IL
I have been in Naperville for the past week training. Nothing earth shattering to learn, but at least I am away from the office for a while. I think I am going to head to the little downtown area in a few with a couple girls from my office. I am not sure why I want to do more shopping, because, damn, I tore up the outlet mall last night.
I watched the entire Pride and Prejudice (250min, 1980 - not Colin Firth) miniseries while I was here. I would have watched the colin Firth version, but, that is not on instant Netflix. I love instant Netflix. Anywho, I can really only deal with Jane Austen when I know what is going to happen...or when I read a version with zombies. I read Pride and Prjudice and Zombies while going to Phoenix. That is really the only thing that made it tolerable - the threat of zombies. Oh, and that Mr. Collins kills himself after he must behead Charlotte because she is becoming a zombie and that Mr. Wickham becomes a cripple in a "carriage accident" and shits himself all day while Lydia gets to clean it up. That is how it should have gone. I was disappointed that it was not in the real version. Oh! And Lizzy and Lady Catherine have a throw down, complete with swords and throwing stars. Awesome!
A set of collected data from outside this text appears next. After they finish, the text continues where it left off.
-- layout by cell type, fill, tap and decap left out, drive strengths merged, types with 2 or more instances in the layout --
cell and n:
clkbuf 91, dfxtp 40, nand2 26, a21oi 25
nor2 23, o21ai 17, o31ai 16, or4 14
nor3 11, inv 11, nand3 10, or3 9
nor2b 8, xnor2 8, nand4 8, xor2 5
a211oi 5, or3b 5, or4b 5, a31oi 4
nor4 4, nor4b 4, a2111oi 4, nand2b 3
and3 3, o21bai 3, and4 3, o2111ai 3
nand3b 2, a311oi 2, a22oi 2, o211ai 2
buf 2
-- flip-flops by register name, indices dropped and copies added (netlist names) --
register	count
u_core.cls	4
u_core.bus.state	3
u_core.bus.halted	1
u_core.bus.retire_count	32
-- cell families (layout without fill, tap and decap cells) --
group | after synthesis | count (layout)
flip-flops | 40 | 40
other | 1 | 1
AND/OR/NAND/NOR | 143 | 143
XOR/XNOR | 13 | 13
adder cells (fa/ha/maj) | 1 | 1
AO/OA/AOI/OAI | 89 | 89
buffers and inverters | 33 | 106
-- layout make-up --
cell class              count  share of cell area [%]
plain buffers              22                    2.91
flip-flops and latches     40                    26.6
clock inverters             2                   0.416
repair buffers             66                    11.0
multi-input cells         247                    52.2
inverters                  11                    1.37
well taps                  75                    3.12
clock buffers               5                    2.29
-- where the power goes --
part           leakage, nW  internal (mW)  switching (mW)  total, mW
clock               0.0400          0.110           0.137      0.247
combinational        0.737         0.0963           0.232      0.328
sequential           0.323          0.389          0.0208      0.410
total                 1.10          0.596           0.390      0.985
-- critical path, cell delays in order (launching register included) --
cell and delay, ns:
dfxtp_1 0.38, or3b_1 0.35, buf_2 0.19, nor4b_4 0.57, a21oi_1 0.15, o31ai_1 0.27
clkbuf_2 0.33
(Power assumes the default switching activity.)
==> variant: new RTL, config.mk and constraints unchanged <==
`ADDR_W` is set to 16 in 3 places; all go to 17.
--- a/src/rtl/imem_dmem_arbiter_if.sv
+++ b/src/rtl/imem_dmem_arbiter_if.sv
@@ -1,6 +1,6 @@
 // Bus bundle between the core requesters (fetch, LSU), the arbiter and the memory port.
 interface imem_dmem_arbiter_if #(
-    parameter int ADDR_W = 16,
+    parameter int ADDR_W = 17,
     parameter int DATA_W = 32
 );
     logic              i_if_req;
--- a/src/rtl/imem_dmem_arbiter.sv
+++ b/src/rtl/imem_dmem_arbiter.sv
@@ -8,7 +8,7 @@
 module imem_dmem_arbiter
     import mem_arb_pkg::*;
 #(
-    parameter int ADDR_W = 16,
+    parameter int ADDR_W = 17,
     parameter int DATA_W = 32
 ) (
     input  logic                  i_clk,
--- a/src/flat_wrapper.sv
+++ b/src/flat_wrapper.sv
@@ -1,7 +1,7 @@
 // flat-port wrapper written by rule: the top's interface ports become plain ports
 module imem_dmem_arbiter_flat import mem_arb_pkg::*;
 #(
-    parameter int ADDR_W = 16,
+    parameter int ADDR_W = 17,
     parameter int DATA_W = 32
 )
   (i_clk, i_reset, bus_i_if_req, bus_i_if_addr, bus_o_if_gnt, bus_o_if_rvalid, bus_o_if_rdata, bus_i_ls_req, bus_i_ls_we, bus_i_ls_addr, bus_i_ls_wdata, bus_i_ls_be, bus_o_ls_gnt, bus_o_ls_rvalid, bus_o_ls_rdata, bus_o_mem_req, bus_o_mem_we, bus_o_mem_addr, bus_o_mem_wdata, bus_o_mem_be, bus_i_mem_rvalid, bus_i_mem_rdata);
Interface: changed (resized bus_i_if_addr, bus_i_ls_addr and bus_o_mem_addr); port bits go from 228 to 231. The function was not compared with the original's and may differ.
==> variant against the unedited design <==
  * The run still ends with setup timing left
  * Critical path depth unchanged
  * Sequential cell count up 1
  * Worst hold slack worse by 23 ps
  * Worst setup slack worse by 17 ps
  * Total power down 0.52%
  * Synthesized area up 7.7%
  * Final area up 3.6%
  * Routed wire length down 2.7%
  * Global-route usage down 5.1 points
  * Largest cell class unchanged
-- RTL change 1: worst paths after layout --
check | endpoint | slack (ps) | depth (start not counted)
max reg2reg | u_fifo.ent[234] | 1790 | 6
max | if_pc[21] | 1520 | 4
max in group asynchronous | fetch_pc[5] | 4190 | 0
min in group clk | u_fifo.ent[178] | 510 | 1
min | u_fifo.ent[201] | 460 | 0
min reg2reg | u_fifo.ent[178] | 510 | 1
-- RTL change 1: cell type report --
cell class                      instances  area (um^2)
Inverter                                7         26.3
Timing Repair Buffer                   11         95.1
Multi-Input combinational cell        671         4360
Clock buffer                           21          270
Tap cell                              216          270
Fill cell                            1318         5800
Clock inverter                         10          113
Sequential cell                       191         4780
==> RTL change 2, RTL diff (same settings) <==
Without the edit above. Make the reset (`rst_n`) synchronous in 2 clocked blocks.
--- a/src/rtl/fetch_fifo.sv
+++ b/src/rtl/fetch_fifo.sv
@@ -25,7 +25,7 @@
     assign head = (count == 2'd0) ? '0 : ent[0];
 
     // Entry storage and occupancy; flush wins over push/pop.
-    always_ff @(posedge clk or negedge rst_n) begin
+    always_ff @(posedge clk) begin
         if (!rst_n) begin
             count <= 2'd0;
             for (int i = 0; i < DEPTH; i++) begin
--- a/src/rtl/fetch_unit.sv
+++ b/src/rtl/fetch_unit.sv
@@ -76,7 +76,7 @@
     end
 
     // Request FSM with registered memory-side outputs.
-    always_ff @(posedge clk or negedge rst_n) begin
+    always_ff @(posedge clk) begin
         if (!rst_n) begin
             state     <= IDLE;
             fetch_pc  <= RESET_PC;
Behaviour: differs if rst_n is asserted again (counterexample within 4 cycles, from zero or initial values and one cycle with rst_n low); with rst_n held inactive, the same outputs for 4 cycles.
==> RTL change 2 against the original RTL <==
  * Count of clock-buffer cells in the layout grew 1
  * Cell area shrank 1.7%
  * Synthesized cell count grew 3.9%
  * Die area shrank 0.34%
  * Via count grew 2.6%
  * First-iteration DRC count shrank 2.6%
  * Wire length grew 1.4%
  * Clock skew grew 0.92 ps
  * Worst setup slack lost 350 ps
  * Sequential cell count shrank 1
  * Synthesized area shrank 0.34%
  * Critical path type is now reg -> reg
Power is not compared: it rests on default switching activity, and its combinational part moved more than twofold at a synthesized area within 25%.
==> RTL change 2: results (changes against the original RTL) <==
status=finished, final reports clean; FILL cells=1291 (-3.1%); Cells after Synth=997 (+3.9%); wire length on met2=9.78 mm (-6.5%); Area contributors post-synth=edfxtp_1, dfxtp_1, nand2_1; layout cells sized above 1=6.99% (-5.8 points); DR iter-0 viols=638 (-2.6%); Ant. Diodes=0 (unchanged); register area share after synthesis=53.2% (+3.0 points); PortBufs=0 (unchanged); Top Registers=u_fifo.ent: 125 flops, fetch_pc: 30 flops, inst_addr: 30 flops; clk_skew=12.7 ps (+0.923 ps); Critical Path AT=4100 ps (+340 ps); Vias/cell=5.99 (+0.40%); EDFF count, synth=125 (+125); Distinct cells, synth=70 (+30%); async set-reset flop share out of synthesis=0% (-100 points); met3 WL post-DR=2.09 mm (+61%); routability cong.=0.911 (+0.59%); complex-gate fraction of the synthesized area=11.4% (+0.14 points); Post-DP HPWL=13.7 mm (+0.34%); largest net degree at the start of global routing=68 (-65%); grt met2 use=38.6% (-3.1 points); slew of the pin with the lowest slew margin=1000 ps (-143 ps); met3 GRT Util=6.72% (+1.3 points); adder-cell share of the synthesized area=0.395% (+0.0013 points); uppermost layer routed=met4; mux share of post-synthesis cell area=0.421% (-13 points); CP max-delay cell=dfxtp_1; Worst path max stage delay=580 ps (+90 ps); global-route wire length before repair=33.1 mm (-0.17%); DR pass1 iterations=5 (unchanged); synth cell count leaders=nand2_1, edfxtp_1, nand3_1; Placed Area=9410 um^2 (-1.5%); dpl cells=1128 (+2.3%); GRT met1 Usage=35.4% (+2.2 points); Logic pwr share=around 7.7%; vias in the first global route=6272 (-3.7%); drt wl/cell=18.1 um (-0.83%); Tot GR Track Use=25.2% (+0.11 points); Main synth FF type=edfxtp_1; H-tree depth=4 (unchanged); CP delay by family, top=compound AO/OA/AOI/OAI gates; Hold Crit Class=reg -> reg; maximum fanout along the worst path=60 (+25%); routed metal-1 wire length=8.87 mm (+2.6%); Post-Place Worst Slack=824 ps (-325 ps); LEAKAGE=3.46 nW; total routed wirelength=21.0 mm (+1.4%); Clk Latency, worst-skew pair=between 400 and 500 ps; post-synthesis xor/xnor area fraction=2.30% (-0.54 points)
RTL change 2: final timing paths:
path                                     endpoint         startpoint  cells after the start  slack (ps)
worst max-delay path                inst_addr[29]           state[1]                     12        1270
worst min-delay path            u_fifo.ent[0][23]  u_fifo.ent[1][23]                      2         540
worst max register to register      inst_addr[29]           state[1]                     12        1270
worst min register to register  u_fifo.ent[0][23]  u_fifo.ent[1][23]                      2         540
$ cat config.mk
export PLATFORM = sky130hd
export DESIGN_NAME = dmem_arbiter
export DESIGN_NICKNAME = d
export VERILOG_FILES = /design/src/rtl/dmem_arbiter.sv
export SDC_FILE = /design/constraint.sdc
export NUM_CORES = 1
export LEC_CHECK = 0
export ABC_AREA = 1
export BUFFER_PORTS_ARGS = -buffer_cell sky130_fd_sc_hd__buf_2
export CAP_MARGIN = 20
export CORE_MARGIN = 3
export CORE_UTILIZATION = 40
export CTS_CLUSTER_SIZE = 10
export DETAILED_ROUTE_END_ITERATION = 10
export HOLD_SLACK_MARGIN = 0.12
export PLACE_DENSITY = 0.66
export SYNTH_ARGS = -nofsm -noshare
export SYNTH_HDL_FRONTEND = slang
export SYNTH_SLANG_ARGS = --single-unit
$ cat constraint.sdc
create_clock -name clock -period 4.9 [get_ports clock]
set_input_delay 0.49 -clock clock [delete_from_list [all_inputs] [get_ports clock]]
set_output_delay 0.49 -clock clock [all_outputs]
set_load 0.02 [all_outputs]
$ cat src/rtl/dmem_arbiter.sv
// dmem_arbiter: two-master arbiter for the single-port data memory. Fixed m0 priority with an aging
// override for m1. Accesses are registered onto mem_* for one cycle, and load data returns one cycle later.
module dmem_arbiter #(
    parameter int ADDR_W   = 7,
    parameter int DATA_W   = 32,
    parameter int MAX_WAIT = 4
) (
    input  logic              clock,
    input  logic              reset,
    input  logic              m0_req,
    input  logic              m0_we,
    input  logic [ADDR_W-1:0] m0_addr,
    input  logic [DATA_W-1:0] m0_wdata,
    output logic              m0_gnt,
    output logic              m0_err,
    output logic              m0_rvalid,
    output logic [DATA_W-1:0] m0_rdata,
    input  logic              m1_req,
    input  logic              m1_we,
    input  logic [ADDR_W-1:0] m1_addr,
    input  logic [DATA_W-1:0] m1_wdata,
    output logic              m1_gnt,
    output logic              m1_err,
    output logic              m1_rvalid,
    output logic [DATA_W-1:0] m1_rdata,
    output logic [ADDR_W-1:0] mem_addr,
    output logic              mem_write,
    output logic              mem_read,
    output logic [DATA_W-1:0] mem_wdata,
    input  logic [DATA_W-1:0] mem_rdata
);
    typedef enum logic {IDLE, ACCESS} state_t;
    state_t     state, state_nxt;
    logic       el0, el1, win0, win1, we_r, al_r;
    logic [3:0] wait_cnt;
    always_comb begin
        el0       = m0_req & ~m0_gnt;
        el1       = m1_req & ~m1_gnt;
        win1      = el1 & ((wait_cnt == 4'(MAX_WAIT)) | ~el0);
        win0      = el0 & ~win1;
        state_nxt = (win0 | win1) ? ACCESS : IDLE;
    end
    always_ff @(posedge clock or posedge reset)
        if (reset) state <= IDLE;
        else       state <= state_nxt;
    // Strobes come straight from state so an asynchronous reset kills them within the cycle.
    always_comb begin
        mem_write = (state == ACCESS) & we_r & al_r;
        mem_read  = (state == ACCESS) & ~we_r & al_r;
    end
    always_ff @(posedge clock or posedge reset) begin
        if (reset) begin
            m0_gnt    <= 1'b0;
            m1_gnt    <= 1'b0;
            m0_err    <= 1'b0;
            m1_err    <= 1'b0;
            m0_rvalid <= 1'b0;
            m1_rvalid <= 1'b0;
            m0_rdata  <= '0;
            m1_rdata  <= '0;
            mem_addr  <= '0;
            mem_wdata <= '0;
            we_r      <= 1'b0;
            al_r      <= 1'b0;
            wait_cnt  <= '0;
        end else begin
            m0_gnt    <= win0;
            m1_gnt    <= win1;
            m0_err    <= win0 & (m0_addr[1:0] != 2'b00);
            m1_err    <= win1 & (m1_addr[1:0] != 2'b00);
            m0_rvalid <= m0_gnt & mem_read;
            m1_rvalid <= m1_gnt & mem_read;
            if (m0_gnt & mem_read) m0_rdata <= mem_rdata;
            if (m1_gnt & mem_read) m1_rdata <= mem_rdata;
            if (win0 | win1) begin
                mem_addr  <= win1 ? m1_addr : m0_addr;
                mem_wdata <= win1 ? m1_wdata : m0_wdata;
                we_r      <= win1 ? m1_we : m0_we;
                al_r      <= win1 ? (m1_addr[1:0] == 2'b00) : (m0_addr[1:0] == 2'b00);
            end
            wait_cnt <= win1 ? 4'd0 :
                        (el1 && wait_cnt != 4'(MAX_WAIT)) ? wait_cnt + 4'd1 : wait_cnt;
        end
    end
endmodule

==> reports/results.tsv <==
stage	metric	value	unit
placement	half-perimeter wire length after placement	9370	µm
global_route	vias in the first global route	4493	
floorplan	die area	0.0141	mm²
setup_path	crit start category	register	
route	DR vias/cell	4.74	
clock_tree	CTS clock-pin slew for the worst setup and hold paths	0.05	ns
setup_path	Setup crit start	wait_cnt[0]	
setup_path	Req. time, crit path	5.18	ns
clock_tree	clock sinks	116	
min_path	Hold WC Path Type	input port to register	
placement	port bufs	226	
route	met2 WL	6540	µm
sta	Final Cycle Share	0.537	
clock_tree	postcts setup bufs	0	
cells_and_area	nets	939	
global_route	GRT overflow	0	
cells_and_area	Final Instance Area	0.00695	mm²
synthesis	sequential share of the synthesized area	0.569	
sta	setup TNS	0	ns
floorplan	DIE HEIGHT	119	µm
setup_path	Crit Path Class	register to register	
floorplan	core footprint	0.0122	mm²
clock_tree	# hold bufs at CTS	0	
power_and_ir_drop	Tot Pwr	0.00421	W
cells_and_area	share of cells above drive strength 1	0.330	
setup_path	cells along the critical path	inv_1 -> ha_1 -> nand3_1 -> nand2_2 -> nand2_2 -> nand2_1 -> nand3_1	
clock_tree	clock buffer count from CTS	17	
sta	Fin Clk Skew	0.0141	ns
floorplan	Starting Density	0.418	
global_route	GR Util All Layers	0.192	
sta	Hold Fails Final Rpt	0	
setup_path	worst path bufs/invs	1	
floorplan	Die X	119	µm
sta	unrepaired setup endpoints after global routing	no	
synthesis	Synth Register Bits	116	
synthesis	Synth Warn #	0	
cells_and_area	final core occ	0.569	
sta	Slew HR	0.409	
synthesis	syn_area_per_cell	8.43	µm²
clock_tree	TritonCTS clock tree	done	
setup_path	critical-path maximum fanout	44	
clock_tree	clock root buffer	clkbuf_16	
floorplan	I/O Pins	227	
route	wire per inst	13.6	µm
setup_path	Worst setup EP type	register	
setup_path	Crit-path slowest cell	nand2_2	
clock_tree	H-tree depth	4	
route	Initial DRC Count	393	
cells_and_area	most common cell after layout, fill and taps aside	buf_2	
floorplan	row count	40	
power_and_ir_drop	worst vdd ir	0.247	mV
route	final wirelength	13600	µm
sta	worst setup margin	2.27	ns
global_route	initial antenna violation count	0	
synthesis	post-synthesis net count	723	
power_and_ir_drop	PD cells	606	mW/mm²
placement	DP Area	0.00621	mm²
min_path	Min-Delay Startpoint	m1_wdata[24]	
cells_and_area	Antenna diodes	0	
sta	fin crit period	2.63	ns
clock_tree	worst skew pair latency	0.41	ns
sta	count of final max-slew check failures	0	
setup_path	Worst path max stage delay	0.74	ns
route	routed vias	4747	
global_route	first-pass GRT wire length	22300	µm
synthesis	Netlist cell types	21	
synthesis	Synth Instances	605	
route	Initial DRT Pass Iterations	5	
clock_tree	post-CTS resize count	0	
route	top sig layer	met4	
run	maxcap violations	0	
route	Routed met3 length	929	µm
sta	Max Freq	380	MHz
route	Post-Route M1 WL	5930	µm
setup_path	CP top delay family	simple AND/OR/NAND/NOR gates	
cells_and_area	Area Overhead vs Synth	36.3	%
setup_path	CP arrival	2.91	ns
sta	final setup fails	0	
setup_path	worst r2r src	wait_cnt[0]	
global_route	largest net degree at the start of global routing	86	
sta	worst slew pin tran	0.884	ns
synthesis	Mapped Area	0.00510	mm²
route	number of remaining DRC errors	0	
power_and_ir_drop	Leakage	3.99	nW
placement	Final Wtd Congestion	0.822	
cells_and_area	most frequent cells in the layout	buf_2 (226), nand2_1 (163), dfrtp_1 (116)	
placement	worst slack, placed	2.12	ns
status	status	finished clean	
clock_tree	Max clock buf depth	2	
route	ANT nets after route	0	
-- worst register-to-register path, cell delays in order (launching register included) --
cell	delay [ns]
dfrtp_1	0.40
inv_1	0.10
ha_1	0.17
nand3_1	0.09
nand2_2	0.62
nand2_2	0.74
nand2_1	0.29
nand3_1	0.10
-- state kept, by name (all words and copies together) (netlist names), 4 cells and up --
name,cells
m0_rdata,32
m1_rdata,32
mem_addr,7
mem_wdata,32
wait_cnt,4
-- cell type report --
type                    count  area, µm²
multi-input cells         369       1630
clock inverters             9        148
repair buffers            232       1240
well taps                 168        210
fillers                  1175       5260
clock buffers              23        498
inverters                  85        324
flip-flops and latches    116       2900
-- stage by stage --
| stage | hold WS (ns) | std cells |
|---|---|---|
| 6_report | 0.331 | 1002 |
| 5_1_grt | 0.333 | 1002 |
| 4_1_cts | 0.319 | 997 |
| 3_5_place_dp | 0.469 | 965 |
| 3_3_place_gp | 0.462 | 965 |
| 2_1_floorplan | 0.449 | 605 |
-- kinds of logic (layout without fill, tap and decap cells) --
kind of cell               count (synthesis)  in the layout  share of synthesized area
AOI/OAI and AO/OA                         65             65                     0.0645
adders and majority gates                  2              2                    0.00491
DFF                                      116            116                      0.569
buffers and inverters                    120            349                      0.113
and+or+nand+nor                          302            302                      0.249
-- path summary, 6_finish.rpt --
path | cells past startpoint | endpoint | slack [ns]
max | 7 | mem_addr[3] | 2.27
min | 3 | mem_wdata[24] | 0.33
max reg2reg | 7 | mem_addr[3] | 2.27
min reg2reg | 2 | m0_rdata[19] | 0.48
max in group asynchronous | 5 | wait_cnt[0] | 3.19
min in group asynchronous | 3 | mem_wdata[31] | 0.61
-- per-layer routing --
metal | vias to the layer above | global-route usage
met3 | 14 | 0.0480
met4 | 0 | 0.0775
met1 | 2232 | 0.254
met2 | 190 | 0.303
met5 | - | 0
li1 | 2311 | -
-- where the power goes --
| part | switching [W] | leakage (nW) | internal (W) |
|---|---|---|---|
| clock | 0.000420 | 0.319 | 0.000915 |
| combinational | 0.000906 | 2.26 | 0.000463 |
| sequential | 0.000196 | 1.40 | 0.00131 |
-- Yosys cell counts --
master | instances | share of area
nand2_1 | 165 | 0.12
dfrtp_1 | 116 | 0.57
inv_1 | 83 | 0.061
nand3_1 | 83 | 0.081
nor2_1 | 44 | 0.032
o21ai_1 | 34 | 0.033
o21ai_0 | 30 | 0.029
buf_2 | 16 | 0.016
buf_6 | 10 | 0.022
buf_4 | 6 | 0.0088
nand2_2 | 4 | 0.0049
clkbuf_1 | 2 | 0.0015
ha_1 | 2 | 0.0049
nand3b_1 | 2 | 0.0029
nor2_2 | 2 | 0.0025
a21oi_2 | 1 | 0.0017
clkbuf_4 | 1 | 0.0015
inv_2 | 1 | 0.00074
inv_4 | 1 | 0.0012
nand2_4 | 1 | 0.0022
nor3_1 | 1 | 0.00098
No activity file was read; power rests on OpenSTA's default activity.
I liked the movie well enough, though. That Mr. Darcy was fabulous. I think the story is utterly romantic, but I wish Victorian society was not so prudish. I think Darcy and Lizzy getting it on would have been pretty hot - so much repressed sexual energy. Instead, I settled for them walking arm in arm. Whatever. People back in those days were having sex all the time - its just that no one talked about it.
Really, there is not a story that could not be helped by some characters having sex. This leads into a discussion that Andy and I were having before we left - Janeway is the worst captain ever. Picard totally would have taken it in the ass from Q if it meant getting his crew OUT OF THE FUCKING DELTA QUADRANT. Damn, bitch, stop being so selfish. Also, Q + Picard would be kind of hot...unless it was Q from when the actor had some sort of weird plastic surgery and his face was all malformed. He looked like a Janeway-Paris lizard baby. Freaky shit.